▶ _Stored dataset items_:
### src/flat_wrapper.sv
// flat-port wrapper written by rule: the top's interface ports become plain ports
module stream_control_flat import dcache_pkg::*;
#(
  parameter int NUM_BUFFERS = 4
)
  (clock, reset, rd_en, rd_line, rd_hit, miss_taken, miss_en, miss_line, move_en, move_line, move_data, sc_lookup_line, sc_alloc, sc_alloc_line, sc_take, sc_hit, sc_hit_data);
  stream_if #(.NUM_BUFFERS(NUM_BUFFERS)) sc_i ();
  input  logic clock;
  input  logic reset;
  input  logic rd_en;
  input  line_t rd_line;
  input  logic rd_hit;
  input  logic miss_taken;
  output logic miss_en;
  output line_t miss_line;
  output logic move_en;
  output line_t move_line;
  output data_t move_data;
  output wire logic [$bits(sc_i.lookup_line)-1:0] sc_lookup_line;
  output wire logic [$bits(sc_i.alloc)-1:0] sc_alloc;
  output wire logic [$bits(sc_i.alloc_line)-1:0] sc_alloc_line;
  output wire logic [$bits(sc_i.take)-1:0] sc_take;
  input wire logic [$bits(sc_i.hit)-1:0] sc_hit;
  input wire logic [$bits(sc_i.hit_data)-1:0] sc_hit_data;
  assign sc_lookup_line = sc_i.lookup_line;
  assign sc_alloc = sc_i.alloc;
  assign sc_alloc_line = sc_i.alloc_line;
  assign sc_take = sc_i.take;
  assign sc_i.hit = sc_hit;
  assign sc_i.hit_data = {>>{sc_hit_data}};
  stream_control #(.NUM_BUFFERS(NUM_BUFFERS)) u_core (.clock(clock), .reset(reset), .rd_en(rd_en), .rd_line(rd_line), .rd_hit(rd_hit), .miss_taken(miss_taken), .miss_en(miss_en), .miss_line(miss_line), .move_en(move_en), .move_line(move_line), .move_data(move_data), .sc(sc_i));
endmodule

---

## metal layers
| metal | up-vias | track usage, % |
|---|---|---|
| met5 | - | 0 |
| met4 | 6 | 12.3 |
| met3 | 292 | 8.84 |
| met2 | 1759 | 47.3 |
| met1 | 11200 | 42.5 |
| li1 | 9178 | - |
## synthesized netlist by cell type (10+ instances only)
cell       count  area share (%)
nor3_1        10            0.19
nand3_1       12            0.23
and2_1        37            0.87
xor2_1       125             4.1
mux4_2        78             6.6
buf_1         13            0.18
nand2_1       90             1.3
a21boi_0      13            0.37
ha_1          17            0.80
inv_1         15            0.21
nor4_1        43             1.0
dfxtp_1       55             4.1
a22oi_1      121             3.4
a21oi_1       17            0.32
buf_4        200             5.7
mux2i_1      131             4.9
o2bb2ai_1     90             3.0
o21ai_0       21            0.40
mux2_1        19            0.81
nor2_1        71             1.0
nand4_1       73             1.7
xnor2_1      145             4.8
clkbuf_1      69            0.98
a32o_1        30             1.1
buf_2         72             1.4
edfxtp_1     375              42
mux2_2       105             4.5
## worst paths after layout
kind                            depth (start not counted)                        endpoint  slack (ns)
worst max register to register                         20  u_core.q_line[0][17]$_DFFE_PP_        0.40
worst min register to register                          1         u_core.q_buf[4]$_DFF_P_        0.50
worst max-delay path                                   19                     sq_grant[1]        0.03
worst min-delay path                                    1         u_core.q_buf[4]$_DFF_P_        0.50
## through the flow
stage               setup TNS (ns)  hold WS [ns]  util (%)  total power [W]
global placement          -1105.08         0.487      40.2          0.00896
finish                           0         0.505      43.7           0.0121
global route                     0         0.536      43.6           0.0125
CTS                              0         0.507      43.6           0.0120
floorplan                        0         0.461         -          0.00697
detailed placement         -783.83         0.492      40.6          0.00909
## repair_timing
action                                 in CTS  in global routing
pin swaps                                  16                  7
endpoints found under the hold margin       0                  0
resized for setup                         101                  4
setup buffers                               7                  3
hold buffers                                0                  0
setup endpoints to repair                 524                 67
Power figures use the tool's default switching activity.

▶ _Aim of the task_:
Look through the data above and return exactly the lines from the one that contains "setup endpoints to" to the one that contains "Power figures use", inclusive, with nothing else.

▶ _Task response_:
setup endpoints to repair                 524                 67
Power figures use the tool's default switching activity.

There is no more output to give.